With respect to their HLB values, all synthesized lipopolymers can be considered as solubilizing agents, which raises the question of PSar chain length dependency of CMCs and hydrodynamic diameter of micelles. Therefore, ring tensiometry was used to determine CMC values of the synthesized lipopolypeptoids. In the applied tensiometer setup the surface tension at about 70 different concentrations was measured. With increasing amounts of surfactant the surface tension of the solution decreases. Once the CMC is reached the surface tension remains constant and micelles start to form. All additional surfactants added to the system increase the micellar fraction (Figure 2). Within the series of C18 lipopolypeptoids, the CMC increases with the degree of polymerization of the PSar block and, thus, with HLB values from 0.027 (C18PSar12) to 1.181 g/L (C18PSar117) (See Table 1). As expected, lipopolypeptoids with C14 alkyl chain have significantly higher CMCs than those with C18 alkyl chain. The aggregation concentration is so high that only for C14PSar11 a CMC could be determined in the applied concentration range. Thus, CMCs of the other C14 lipopolymers are above 1.500 g/L.
After determining CMC values, the synthesized lipopolypeptoids micelles have been further investigated. Therefore, a concentration of 1 g/L was chosen, which is well above the CMC of the corresponding C18 lipopolymers. Only the lipopolymers with a C14 alkyl chain and the C18PSar117 have been characterized at a concentration of 10 g/L. The series of C18 lipopolypeptoids formed aggregates, which increase in size with the degree of polymerization. The aggregates have diameters between 10.1 nm (C18PSar12) and 24.9 nm (C18PSar117) (see Table 2). For the C14 lipopolypeptoids the trend is also confirmed, since those micelles have diameters between 9.6 nm (C14PSar11) and 28.1 nm (C14PSar103). C14PSar103 also shows a unimer fraction next to the micellar fractions (Figure 3). Micelles formed by C18 and C14 lipopolypeptoids have a comparable diameter at comparable degrees of polymerization. For the PSars with Xn < 35 a fraction of several hundred nm is observed. The number-weighted distribution does not display these fractions (Figure A3), which is due to the overestimation of large fractions in intensity weighted plotting. Since these polymers have only a single alkyl chain, hydrophobic stabilization of the micelles is very low. This leads to relatively high CMCs and, consequently, to a dynamic system with high exchange rates, which seems to be the reason for the formation of more complex aggregates.
In the next step and with a view using lipopolypeptoids as excipients in drug formulations, the cellular toxicity of lipopolypeptoids was investigated in HeLa cells using the CellTiter-Glo® assay. This assay is a method of determining the number of viable cells based on quantitation of the ATP values present, an indicator of metabolically active cells. The quantification relies on a proprietary thermostable luciferase, which generates a stable “glow-type” luminescent signal depending on ATP levels. In relation to untreated cells as the positive control, relative cell viability can be determined. In this case lipopolypeptoids showed no toxicity up to a concentration of 50 μM. For a concentration of 500 μM (1.2 to 4.2 mg) the lipopolymers with low degrees of polymerization showed toxicity, which was not observed for lipopolymers with high PSar content (Figure 4).

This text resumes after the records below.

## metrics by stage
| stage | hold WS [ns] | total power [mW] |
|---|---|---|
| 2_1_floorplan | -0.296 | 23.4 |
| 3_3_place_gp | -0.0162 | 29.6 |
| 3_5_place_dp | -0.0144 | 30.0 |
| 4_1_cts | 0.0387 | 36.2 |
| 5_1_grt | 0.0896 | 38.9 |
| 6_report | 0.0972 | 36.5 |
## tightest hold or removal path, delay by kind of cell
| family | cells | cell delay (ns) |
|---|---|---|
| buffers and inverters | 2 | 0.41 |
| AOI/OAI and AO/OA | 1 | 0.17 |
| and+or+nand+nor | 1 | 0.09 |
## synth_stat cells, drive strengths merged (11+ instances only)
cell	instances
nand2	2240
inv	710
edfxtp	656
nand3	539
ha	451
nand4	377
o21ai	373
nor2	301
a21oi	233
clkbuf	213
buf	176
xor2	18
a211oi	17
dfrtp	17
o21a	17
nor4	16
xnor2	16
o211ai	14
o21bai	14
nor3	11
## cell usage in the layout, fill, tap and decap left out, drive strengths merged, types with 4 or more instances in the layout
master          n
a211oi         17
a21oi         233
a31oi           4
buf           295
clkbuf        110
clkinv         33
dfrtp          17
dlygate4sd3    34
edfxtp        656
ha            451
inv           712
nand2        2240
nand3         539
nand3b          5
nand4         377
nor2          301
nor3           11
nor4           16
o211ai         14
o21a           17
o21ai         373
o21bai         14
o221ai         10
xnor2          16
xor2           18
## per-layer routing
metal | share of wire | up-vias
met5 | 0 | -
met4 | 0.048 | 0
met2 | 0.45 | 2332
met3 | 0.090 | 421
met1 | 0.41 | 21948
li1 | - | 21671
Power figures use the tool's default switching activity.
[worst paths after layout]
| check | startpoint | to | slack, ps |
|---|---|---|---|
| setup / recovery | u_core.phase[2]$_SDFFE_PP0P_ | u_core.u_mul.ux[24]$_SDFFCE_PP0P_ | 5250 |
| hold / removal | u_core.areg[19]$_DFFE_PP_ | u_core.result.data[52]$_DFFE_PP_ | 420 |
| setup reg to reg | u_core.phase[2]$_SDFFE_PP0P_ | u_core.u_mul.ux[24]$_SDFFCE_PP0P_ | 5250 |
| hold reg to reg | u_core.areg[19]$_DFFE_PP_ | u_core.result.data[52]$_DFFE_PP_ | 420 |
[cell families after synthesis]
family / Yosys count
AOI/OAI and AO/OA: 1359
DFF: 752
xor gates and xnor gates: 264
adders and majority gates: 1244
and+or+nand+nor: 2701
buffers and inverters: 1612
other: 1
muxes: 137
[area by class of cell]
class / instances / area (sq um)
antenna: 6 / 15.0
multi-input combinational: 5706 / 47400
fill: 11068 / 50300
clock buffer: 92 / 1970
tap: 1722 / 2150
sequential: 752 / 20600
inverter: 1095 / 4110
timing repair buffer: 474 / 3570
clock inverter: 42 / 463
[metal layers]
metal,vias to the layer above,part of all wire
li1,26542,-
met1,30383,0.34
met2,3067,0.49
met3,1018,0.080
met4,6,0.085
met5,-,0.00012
$ cat src/rtl/core/next_permutation_multiset_macros.svh
// Assertion macros for the next_permutation_multiset block.
// Used by the top level; expects signals aclk and aresetn in scope.
`ifndef NEXT_PERMUTATION_MULTISET_MACROS_SVH
`define NEXT_PERMUTATION_MULTISET_MACROS_SVH

// same-cycle implication
`define NPS_ASSERT_NOW(label, ante, cons, msg) \
    label: assert property (@(posedge aclk) disable iff (!aresetn) (ante) |-> (cons)) \
        else $error(msg);

// next-cycle implication
`define NPS_ASSERT_NEXT(label, ante, cons, msg) \
    label: assert property (@(posedge aclk) disable iff (!aresetn) (ante) |=> (cons)) \
        else $error(msg);

`endif

$ cat src/rtl/core/nps_pkg.sv
// Package for the next_permutation_multiset block: sizes, element type,
// cell control struct and sequencer states. No dependencies.
`timescale 1ns / 1ps

package nps_pkg;

    localparam int MAX_ELEMS = 8;
    localparam int SHOWN     = 8;
    localparam int ELEM_W    = 16;
    localparam int CNT_W     = 4;
    localparam int IDX_W     = $clog2(MAX_ELEMS);
    localparam int SUM_W     = CNT_W + 1;

    typedef logic signed [ELEM_W-1:0] elem_t;

    typedef struct packed {
        logic  ins_en;
        logic  perm_en;
        elem_t ins_value;
    } nps_cell_ctl_t;

    typedef enum logic {
        ST_IDLE,
        ST_SWAP
    } nps_state_t;

endpackage

$ cat src/rtl/core/nps_cell.sv
// One storage cell of the element chain: sorted-insert shift from the left
// neighbor, permutation write, and compares. Depends on nps_pkg.
`timescale 1ns / 1ps

module nps_cell
    import nps_pkg::*;
(
    input  logic          aclk,
    input  nps_cell_ctl_t ctl,
    input  logic          in_range,
    input  logic          is_tail,
    input  elem_t         left_elem,
    input  logic          left_gt,
    input  elem_t         right_elem,
    input  elem_t         perm_value,
    output elem_t         elem,
    output logic          gt,
    output logic          lt_right
);

    elem_t elem_reg;
    elem_t elem_next;

    assign elem     = elem_reg;
    assign gt       = elem_reg > ctl.ins_value;
    assign lt_right = elem_reg < right_elem;

    always_comb begin
        elem_next = elem_reg;
        if (ctl.ins_en && in_range) begin
            if (left_gt) begin
                elem_next = left_elem;
            end else if (gt || is_tail) begin
                elem_next = ctl.ins_value;
            end
        end else if (ctl.perm_en) begin
            elem_next = perm_value;
        end
    end

    always_ff @(posedge aclk) begin
        elem_reg <= elem_next;
    end

endmodule

$ cat src/rtl/core/next_permutation_multiset.sv
// Top level of the next_permutation_multiset block: control, pivot search,
// swap/reverse select and output register. Depends on nps_pkg, nps_cell
// and next_permutation_multiset_macros.svh.
`timescale 1ns / 1ps
`include "next_permutation_multiset_macros.svh"

// A load item (cmd 0) inserts its value into the sorted chain of cells in
// the cycle it is accepted, so loads go at one per cycle while no next item
// is in its write-back step; loads past MAX_ELEMS are dropped, and a load
// after a closed set starts a new set. For a next item (cmd 1), in the
// accept cycle the current arrangement, count and final flag are registered
// and the pivot is found by neighbor compares; in the following cycle the
// rightmost larger cell is found and the swap and suffix reversal are
// written back into all cells. No new item is taken until that write-back
// is done. A next item is not taken while an undelivered result sits in
// the output register; loads are taken regardless.
module next_permutation_multiset
    import nps_pkg::*;
(
    input  logic               aclk,
    input  logic               aresetn,
    input  logic               s_valid,
    output logic               s_ready,
    input  logic               s_cmd,
    input  logic signed [15:0] s_value,
    input  logic               s_last_value,
    output logic               m_valid,
    input  logic               m_ready,
    output logic signed [15:0] m_elem_0,
    output logic signed [15:0] m_elem_1,
    output logic signed [15:0] m_elem_2,
    output logic signed [15:0] m_elem_3,
    output logic signed [15:0] m_elem_4,
    output logic signed [15:0] m_elem_5,
    output logic signed [15:0] m_elem_6,
    output logic signed [15:0] m_elem_7,
    output logic [3:0]         m_used_count,
    output logic               m_final_arrangement
);

    nps_state_t       state_reg, state_next;
    logic [CNT_W-1:0] count_reg, count_next;
    logic             closed_reg, closed_next;
    logic             m_valid_reg;

    logic [IDX_W-1:0] p_reg;
    logic             have_p_reg;
    elem_t            pv_reg;

    elem_t            out_elem_reg [SHOWN];
    logic [CNT_W-1:0] out_count_reg;
    logic             out_final_reg;

    elem_t            elem       [MAX_ELEMS];
    logic             gt         [MAX_ELEMS];
    logic             lt_right   [MAX_ELEMS];
    elem_t            perm_value [MAX_ELEMS];
    elem_t            sw         [MAX_ELEMS];
    elem_t            shown      [SHOWN];

    logic             s_fire, load_fire, next_fire, ins_ok;
    logic [CNT_W-1:0] cnt_eff;
    logic             have_p;
    logic [IDX_W-1:0] p_idx, j_idx;
    logic [SUM_W-1:0] start, sum;
    nps_cell_ctl_t    ctl;

    assign s_ready   = (state_reg == ST_IDLE) && (!s_cmd || !m_valid_reg || m_ready);
    assign s_fire    = s_valid && s_ready;
    assign load_fire = s_fire && !s_cmd;
    assign next_fire = s_fire && s_cmd;
    assign cnt_eff   = closed_reg ? '0 : count_reg;
    assign ins_ok    = cnt_eff < CNT_W'(MAX_ELEMS);

    assign ctl.ins_en    = load_fire && ins_ok;
    assign ctl.perm_en   = (state_reg == ST_SWAP);
    assign ctl.ins_value = s_value;

    genvar g;
    generate
        for (g = 0; g < MAX_ELEMS; g++) begin : g_cell
            nps_cell u_cell (
                .aclk       (aclk),
                .ctl        (ctl),
                .in_range   (CNT_W'(g) <= cnt_eff),
                .is_tail    (CNT_W'(g) == cnt_eff),
                .left_elem  ((g == 0) ? elem_t'(0) : elem[(g == 0) ? 0 : g - 1]),
                .left_gt    ((g == 0) ? 1'b0 : gt[(g == 0) ? 0 : g - 1]),
                .right_elem ((g == MAX_ELEMS - 1) ? elem_t'(0)
                                                  : elem[(g == MAX_ELEMS - 1) ? g : g + 1]),
                .perm_value (perm_value[g]),
                .elem       (elem[g]),
                .gt         (gt[g]),
                .lt_right   (lt_right[g])
            );
        end
        for (g = 0; g < SHOWN; g++) begin : g_shown
            if (g < MAX_ELEMS) begin : g_on
                assign shown[g] = elem[g];
            end else begin : g_off
                assign shown[g] = '0;
            end
        end
    endgenerate

    // pivot: rightmost strict ascent inside the used range
    always_comb begin
        have_p = 1'b0;
        p_idx  = '0;
        for (int k = 0; k < MAX_ELEMS - 1; k++) begin
            if (lt_right[k] && (CNT_W'(k + 1) < count_reg)) begin
                have_p = 1'b1;
                p_idx  = IDX_W'(k);
            end
        end
    end

    // swap partner, then swap and reverse the suffix
    always_comb begin
        j_idx = p_reg;
        for (int k = 0; k < MAX_ELEMS; k++) begin
            if ((elem[k] > pv_reg) && (IDX_W'(k) > p_reg) && (CNT_W'(k) < count_reg)) begin
                j_idx = IDX_W'(k);
            end
        end
        for (int k = 0; k < MAX_ELEMS; k++) begin
            if (have_p_reg && (IDX_W'(k) == p_reg)) begin
                sw[k] = elem[j_idx];
            end else if (have_p_reg && (IDX_W'(k) == j_idx)) begin
                sw[k] = pv_reg;
            end else begin
                sw[k] = elem[k];
            end
        end
        start = have_p_reg ? (SUM_W'(p_reg) + SUM_W'(1)) : '0;
        sum   = SUM_W'(count_reg) + start - SUM_W'(1);
        for (int k = 0; k < MAX_ELEMS; k++) begin
            if ((SUM_W'(k) >= start) && (CNT_W'(k) < count_reg)) begin
                perm_value[k] = sw[IDX_W'(sum - SUM_W'(k))];
            end else begin
                perm_value[k] = sw[k];
            end
        end
    end

    always_comb begin
        state_next  = state_reg;
        count_next  = count_reg;
        closed_next = closed_reg;
        case (state_reg)
            ST_IDLE: begin
                if (load_fire) begin
                    count_next  = ins_ok ? (cnt_eff + CNT_W'(1)) : cnt_eff;
                    closed_next = s_last_value;
                end else if (next_fire) begin
                    closed_next = 1'b1;
                    state_next  = ST_SWAP;
                end
            end
            ST_SWAP: begin
                state_next = ST_IDLE;
            end
            default: begin
                state_next = ST_IDLE;
            end
        endcase
    end

    always_ff @(posedge aclk) begin
        if (!aresetn) begin
            state_reg   <= ST_IDLE;
            count_reg   <= '0;
            closed_reg  <= 1'b1;
            m_valid_reg <= 1'b0;
        end else begin
            state_reg  <= state_next;
            count_reg  <= count_next;
            closed_reg <= closed_next;
            if (next_fire) begin
                m_valid_reg <= 1'b1;
            end else if (m_ready) begin
                m_valid_reg <= 1'b0;
            end
        end
    end

    always_ff @(posedge aclk) begin
        if (next_fire) begin
            for (int k = 0; k < SHOWN; k++) begin
                out_elem_reg[k] <= (CNT_W'(k) < count_reg) ? shown[k] : elem_t'(0);
            end
            out_count_reg <= count_reg;
            out_final_reg <= !have_p;
            p_reg         <= p_idx;
            have_p_reg    <= have_p;
            pv_reg        <= elem[p_idx];
        end
    end

    assign m_valid             = m_valid_reg;
    assign m_elem_0            = out_elem_reg[0];
    assign m_elem_1            = out_elem_reg[1];
    assign m_elem_2            = out_elem_reg[2];
    assign m_elem_3            = out_elem_reg[3];
    assign m_elem_4            = out_elem_reg[4];
    assign m_elem_5            = out_elem_reg[5];
    assign m_elem_6            = out_elem_reg[6];
    assign m_elem_7            = out_elem_reg[7];
    assign m_used_count        = out_count_reg;
    assign m_final_arrangement = out_final_reg;

    `NPS_ASSERT_NOW(a_count_cap, 1'b1, count_reg <= CNT_W'(MAX_ELEMS), "count above capacity")
    `NPS_ASSERT_NEXT(a_next_swap, next_fire, state_reg == ST_SWAP && m_valid_reg, "no write-back")
    `NPS_ASSERT_NEXT(a_swap_once, state_reg == ST_SWAP, state_reg == ST_IDLE, "long write-back")
    `NPS_ASSERT_NOW(a_swap_busy, state_reg == ST_SWAP, !s_ready && closed_reg, "busy but ready")

endmodule
$ cat config.mk
export PLATFORM = sky130hd
export DESIGN_NAME = next_permutation_multiset
export DESIGN_NICKNAME = d
export VERILOG_FILES = /design/src/rtl/core/nps_pkg.sv /design/src/rtl/core/nps_cell.sv /design/src/rtl/core/next_permutation_multiset.sv
export VERILOG_INCLUDE_DIRS = /design/src /design/src/rtl/core
export SDC_FILE = /design/constraint.sdc
export NUM_CORES = 2
export LEC_CHECK = 0
export ABC_AREA = 1
export BUFFER_PORTS_ARGS = -buffer_cell sky130_fd_sc_hd__buf_4
export CAP_MARGIN = 20
export CELL_PAD_IN_SITES_DETAIL_PLACEMENT = 0
export CELL_PAD_IN_SITES_GLOBAL_PLACEMENT = 2
export CORE_MARGIN = 10
export CORE_UTILIZATION = 36
export CTS_CLUSTER_DIAMETER = 60
export DETAILED_ROUTE_END_ITERATION = 16
export HOLD_SLACK_MARGIN = 0.12
export PLACE_DENSITY = 0.82
export SYNTH_ARGS = -nofsm -noshare
export SYNTH_HDL_FRONTEND = slang
export SYNTH_HIERARCHICAL = 1
export SYNTH_SLANG_ARGS = --single-unit
$ cat constraint.sdc
create_clock -name aclk -period 4.65 [get_ports aclk]
set_input_delay 0.2325 -clock aclk [delete_from_list [all_inputs] [get_ports aclk]]
set_output_delay 0.2325 -clock aclk [all_outputs]
set_load 0.01 [all_outputs]
Word-level counts from Yosys, hierarchy flattened:

Memory sizes are Yosys's and may differ from the RTL's.
Cells that the tools add are included.

* memories kept: 1
* memory bits (read-only): 0
* logic and storage cells: 356
* bits in latches: 0
* bits in registers: 160
* memory bits (writable): 128

Memories
* out_elem_reg: depth 8, bits a word 16, rd ports 8, clocked after Yosys merged registers in 0, wr ports 8, line next_permutation_multiset.sv:50 `elem_t out_elem_reg [SHOWN];`

* div/mod/pow operators: 0
* shifts and indexed selects: 0
* add/subtract/negate cells: 11
* mux-type cells: 125
* bitwise logic cells: 11
* $lt $le $gt $ge: 66
* eq/ne operators: 29
* reductions and logical operators: 96
* multiply operators: 0

Operator list (count)
* $mux 16: 83
* $bmux 16 s3: 10
* $gt 16x16->1: 16
* $lt 16x16->1: 7
* $logic_and 1x1->1: 60
* $ge 4x4->1 const B: 10
* $not 3->4: 10
* $mux 3: 13
* $eq 3x3->1 const A: 8
* $ne 3x3->1 const B: 7
* $reduce_and 2->1: 10
* $reduce_bool 2->1: 10
* $eq 3x4->1 const A: 4
* $ge 3x4->1 const A: 4
* $le 3x4->1 const A: 4
* $lt 3x4->1 const A: 4
* $mux 1: 15
* $eq 2x3->1 const A: 4
* $gt 3x3->1 const A: 4
* $mux 4: 3
* $sub 3x3->3 const B: 4
* $logic_or 1x1->1: 10
* $eq 2x4->1 const A: 2
* $ge 1x4->1 const A: 2
* 21 further kinds: 34

Depth between registers and ports, before layout:

* depth in word-level cells: 22
* depth in mapped cells: 34
* depth with buffers taken out: 32

Hierarchy:

Netlist, hierarchy kept.

By module, submodules not included
* next_permutation_multiset: area an instance 20654.8 µm², instances 1, sequential area each 4734.5 µm², cells each 3347
* nps_cell at g_cell[0].u_cell ...: area an instance 1666.6 µm², instances 6, sequential area each 480.5 µm², cells each 227
* nps_cell at g_cell[6].u_cell ...: area an instance 1672.9 µm², instances 2, sequential area each 480.5 µm², cells each 231

Worst setup path after synthesis:

OpenSTA, ideal clock, no wires.

* path kind: flip-flop to flip-flop
* start: reg m_valid_reg, in the netlist m_valid
* end: reg have_p_reg (enable)
* path slack: 0.267 ns
* stages on the path, launching flop included: 8
* library setup time: 0.507 ns
* buffers on the path: 0
* data arrival time: 3.877 ns
* path through: dfxtp_1 inv_1 nor2_1 a21oi_1 nand2_1 inv_1 nand2_1 inv_1

* word-level cells in the longest chain between the ends: 6

Ends and longest elaborated chain
* start, declared: line next_permutation_multiset.sv:44 `logic m_valid_reg;`
* start signal, assigned: line next_permutation_multiset.sv:174 `m_valid_reg <= 1'b0;`
* start signal, assigned: line next_permutation_multiset.sv:180 `m_valid_reg <= 1'b1;`
* start signal, assigned: line next_permutation_multiset.sv:182 `m_valid_reg <= 1'b0;`
* $logic_not 1->1: line next_permutation_multiset.sv:68 `assign s_ready = (state_reg == ST_IDLE) && (!s_cmd || !m_valid_reg || m_ready);`
* $logic_or 1x1->1 (2 in series): line next_permutation_multiset.sv:68
* $logic_and 1x1->1: line next_permutation_multiset.sv:68
* named net s_ready: line next_permutation_multiset.sv:23 `output logic s_ready,`
* $logic_and 1x1->1: line next_permutation_multiset.sv:69 `assign s_fire = s_valid && s_ready;`
* $logic_and 1x1->1: line next_permutation_multiset.sv:71 `assign next_fire = s_fire && s_cmd;`
* named net next_fire: line next_permutation_multiset.sv:61 `logic s_fire, load_fire, next_fire, ins_ok;`
* end signal, assigned: line next_permutation_multiset.sv:195 `have_p_reg <= have_p;`
* end, declared: line next_permutation_multiset.sv:47 `logic have_p_reg;`

The timed path passes the listed nets, and every way through them passes these cells.
A chain may end at the register's enable or synchronous reset.

==> results.md <==
* Routed Antenna Nets at 0
* PD cells at between 300 and 400 mW/mm^2
* Largest net degree at the start of global routing at 129
* DR vias/cell at roughly 6.2
* Detailed-route DRC error count at 0
* P_int at 0.00852 W
* Final wirelength at roughly 220000 um
* Sequential share of power at around a fifth
* Hold path start: s_value[11]
* Worst-case clock skew at around 72 ps
* Type of the tightest min-delay check: input pin to flip-flop
* Ys Warns at 6
* Layout cells sized above 1 at 18.8%
* Placed wire-length estimate at 165000 um
* Most Used Layer, Global Route: met2
* Sw Share at between 40 and 50%
* Worst r2r dst: g_cell[7].u_cell/elem[2]$_DFFE_PP_
* Area post-placement at 0.0404 mm^2
* # rows at around 110
* Die Wd at 326 um
* Worst skew pair latency at 700 ps
* Routing usage on met1 at about 50%
* DRT iter0 DRCs at around 7300
* DR WL/cell at 31.9 um
* Total global routing track utilization at between 30% and 40%
* Via Count at approximately 43000
* GP Congestion at about 1.1
* Critical path type: flip-flop to flip-flop
* Sink of the worst hold path: g_cell[5].u_cell/elem[11]$_DFFE_PP_
* Synthesized area per cell at between 6 and 7 um^2
* Comb pwr share at about 56%
* Synth-to-Final Area Change at 28.0%
* Clk buf depth at 3
* Core footprint at 0.0929 mm^2
* Initial antenna violation count at 10
* Mapped cell area at 0.0336 mm^2
* Final setup viols at 0
* GR Util met2 at between 50% and 60%
* Rel. slew slack at about a quarter
* Setup slack, reg-to-reg at about 57 ps
* # fillers at between 9000 and 10000
* Clock power share at about 25%
* First drt pass iteration count at 9
* H-tree levels at 2
* Number of cells on the worst reg-to-reg path at 24
* Final Util at between 40 and 50%
* I/O pins at ~160
* Initial Util at a little over a third
* # nets final at 6065
* Grt ovf at 0
* Vias in the first global route at ~39000
* Slew Limit Fails at 0
* Max-Cap Viols at 0
* Crit share post-route at 98.8%
* Critical path required time at around 5000 ps
* Peak supply drop at 0.000393 V
* Design area at between 0.04 and 0.05 mm^2
* Port Buf Inserts at ~160
* Peak Freq at about 220 MHz
* DIE HEIGHT at approximately 330 um
* Measured slew at the worst slew-check pin at between 1000 and 1500 ps
* WHS Path Cells at 3
* Switching power at slightly above 0.008 W
* Clock slew at reported path FFs at 70 ps
* Sink Count at about 290
* Final hold violation count at 0
* Worst EP arrival at 5040 ps
* Crit end category: flip-flop
* FF-to-FF Start: pv_reg[3]$_DFFE_PP_
* Worst Path Max Fanout at 12
* Met3 usage at between 10% and 20%
* CTS tree: yes
* Pleak at about 21 nW
* Mapped Cells at between 5000 and 6000
* Die area at 0.106 mm^2
* Setup TNS at 0 ps
* Status: finished clean
* Inserted Clock Buffers at 50
* RSZ-0062 raised after global routing: true
* Startpoint Class: flip-flop
* Clk root buf: clkbuf_16
* Post-route minimum period at between 4000 and 5000 ps
* First-pass GRT wire length at around 300000 um
-- critical path: stages, from the launching register on --
cell	delay [ps]
edfxtp_1	410
clkinvlp_4	220
buf_4	210
ha_1	300
nand2_1	90
o21bai_1	110
nand2_1	100
a21oi_2	190
o211ai_1	110
nand3_1	230
nand2_1	110
inv_2	110
nand3_4	100
nor2_4	220
buf_4	150
nand2_2	110
buf_12	180
o21ai_1	330
nand3_1	160
nand3_1	150
nand3_1	100
nand3_1	130
nand2_1	240
nor2_1	210
a21oi_1	50
-- layout by cell type (no fill, tap or decap), drive strengths merged, types with 12 or more instances in the layout --
cell type and count:
a211oi 12, conb 18, ha 358, nand2 1207, nand3 1183, edfxtp 281, nor3 36, nor2 399
a221oi 26, nand4 34, clkinv 17, clkbuf 56, o21a 17, inv 588, buf 740, o21ai 98
a21oi 463, o211ai 111
-- per-layer routing --
layer	share of wire [%]	up-vias	wire (um)
met1	37	20200	83100
met5	0.095	-	211
met4	7.1	14	15900
met2	39	3486	86900
met3	16	719	36500
li1	-	18700	-
-- worst max-delay path by stage --
| stage | cells after the start | end | from | slack [ps] |
|---|---|---|---|---|
| floorplan | 7 | have_p_reg$_DFFE_PP_ | m_valid$_SDFFE_PN0P_ | 270 |
| global placement | 24 | g_cell[5].u_cell/elem[8]$_DFFE_PP_ | pv_reg[1]$_DFFE_PP_ | 20 |
| detailed placement | 24 | g_cell[5].u_cell/elem[8]$_DFFE_PP_ | pv_reg[3]$_DFFE_PP_ | 90 |
| CTS | 26 | g_cell[4].u_cell/elem[8]$_DFFE_PP_ | pv_reg[3]$_DFFE_PP_ | 10 |
| global route | 35 | g_cell[6].u_cell/elem[1]$_DFFE_PP_ | pv_reg[3]$_DFFE_PP_ | -120 |
| finish | 24 | g_cell[7].u_cell/elem[2]$_DFFE_PP_ | pv_reg[3]$_DFFE_PP_ | 60 |
-- power groups by stage --
stage / Clock (W) / Sequential, W / Combinational [W]
after floorplan: 0 / 0.00334 / 0.00452
after global placement: 0 / 0.00331 / 0.00854
after detailed placement: 0 / 0.00331 / 0.00853
after CTS: 0.00410 / 0.00326 / 0.00857
after global routing: 0.00419 / 0.00328 / 0.00963
final: 0.00409 / 0.00327 / 0.00932
-- metrics by stage --
stage / worst slack, ps / total power [W] / cells / hold WS (ps)
floorplan: 267 / 0.00786 / 5125 / 301
global placement: 23.9 / 0.0118 / 6847 / 450
detailed placement: 86.6 / 0.0118 / 6850 / 452
CTS: 14.1 / 0.0159 / 6948 / 159
global route: -122 / 0.0171 / 6979 / 208
finish: 56.5 / 0.0167 / 6987 / 197
-- layout make-up --
cell class	instances	area, um^2	share of cell area [%]
Clock buffer	54	1280	2.97
Inverter	586	2220	5.16
Tap cell	1254	1570	3.65
Multi-Input combinational cell	4011	22400	52.0
Clock inverter	38	494	1.15
Sequential cell	288	8580	19.9
Antenna cell	8	20.0	0.0465
Timing Repair Buffer	748	6510	15.1
-- repair_timing --
| item | CTS | global route |
|---|---|---|
| setup buffers | 0 | 30 |
| endpoints found under the hold margin | 7 | 0 |
| endpoints found under the setup margin | 0 | 122 |
| hold buffers | 6 | 0 |
| resized for setup | 0 | 112 |
Note: power is estimated with default switching activity, not from simulation.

3.3. Formation and Characterization of Lipopolypeptoid Containing Langmuir-Blodgett Monolayers

In the last part of this study, and with regard to the incorporation of lipopolypeptoids in liposomes to provide stealth-like properties, it was investigated to which extent lipopolypeptoids can be incorporated into lipid membranes of 1,2-distearoyl-sn-glycero-3-phosphocholine (DSPC). On a Langmuir-Blodgett trough solutions of the lipopolymer-lipid mixture in chloroform were spread on the subphase. After evaporation of the chloroform, the area was compressed with a speed of 5 cm2/min. Plotting the surface pressure over the area, a similar behavior is observed for a polymer content up to 3 mol %. When the compression starts pure DSPC lipids are in the gas analogous phase. At a pressure from 0 to 3.8 mN/m lipids are in the liquid analogous phase having an average area of 70 Å2/mol. At 55 Å2/mol the slope of the curve rises and the solid analogous phase is reached. For the mixture bearing 1% lipopolypeptoids the phase transitions remain at the same area/molecule, but the transition from liquid to solid analogous phase takes place at 6.7 mN/m. Having a mixture with 2% lipopolypeptoids the onset point of the liquid analogous phase starts at 92 Å2/mol. The surface pressure rises slowly to 8.15 mN/m and a small plateau is reached at 59 Å2/mol (coexistence of liquid and solid analogous phase). Transition to solid analogous phase remains at 55 Å2/mol at a surface pressure of 10.7 mN/m. The phase transition to liquid analogous phase in the mixture with 3% C18PSar47 starts at 100 Å2/mol. The coexistence of solid and liquid analogous phase end at a surface pressure of 7.8 mN/m and 60 Å2/mol.
The area per molecule when the membranes collapse remains constant at around 35 Å2/mol for 0%, 1%, 2%, and 3%. The surface pressure at the collapsing point is between 45 and 55 mN/m and thus comparable to monolayers formed by DSPC alone (65 mN/m) (Figure 5). To prove that no polymer was squeezed out during multiple compression and expension processes, cyclic measurements were carried out up to a surface pressure of 25 mN/m. This pressure was chosen to be well below the corruption point, but being in the solid-analogous phase. The hysteresis plots overlay with each other, indicating that none or only a minor loss of polymer occurs even for the highest lipopolypeptoid content of 3 mol% (Figure A2).

4. Discussion

In contrast to the early work on lipopolypeptoids published by Gallot and coworkers [28,33] lipopolypeptoids displayed narrow molecular weight distributions and low dispersity indices of approximately 1.1 when synthesized according to the synthetic methods reported in this paper. According to MALDI-TOF MS data there are no detectable side products. Furthermore, we could demonstrate quantitative end group modification using anhydrides or isothiocyanates (ITC) by NMR studies (1H NMR and 1H-DOSY-NMR). Therefore, we do not see any reason for lipopolymer fractionation as reported by Gallot and coworkers [33]. Eventually the lack of control over the polymerization reported by the authors is related to the suboptimal choice of chloroform as a solvent for the reaction. As already demonstrated DMF [34,35,36], NMP or benzonitrile [18] should be preferred for the synthesis of such systems, since they ensure dissolution and enable the living ring opening polymerization of Sar-NCAs.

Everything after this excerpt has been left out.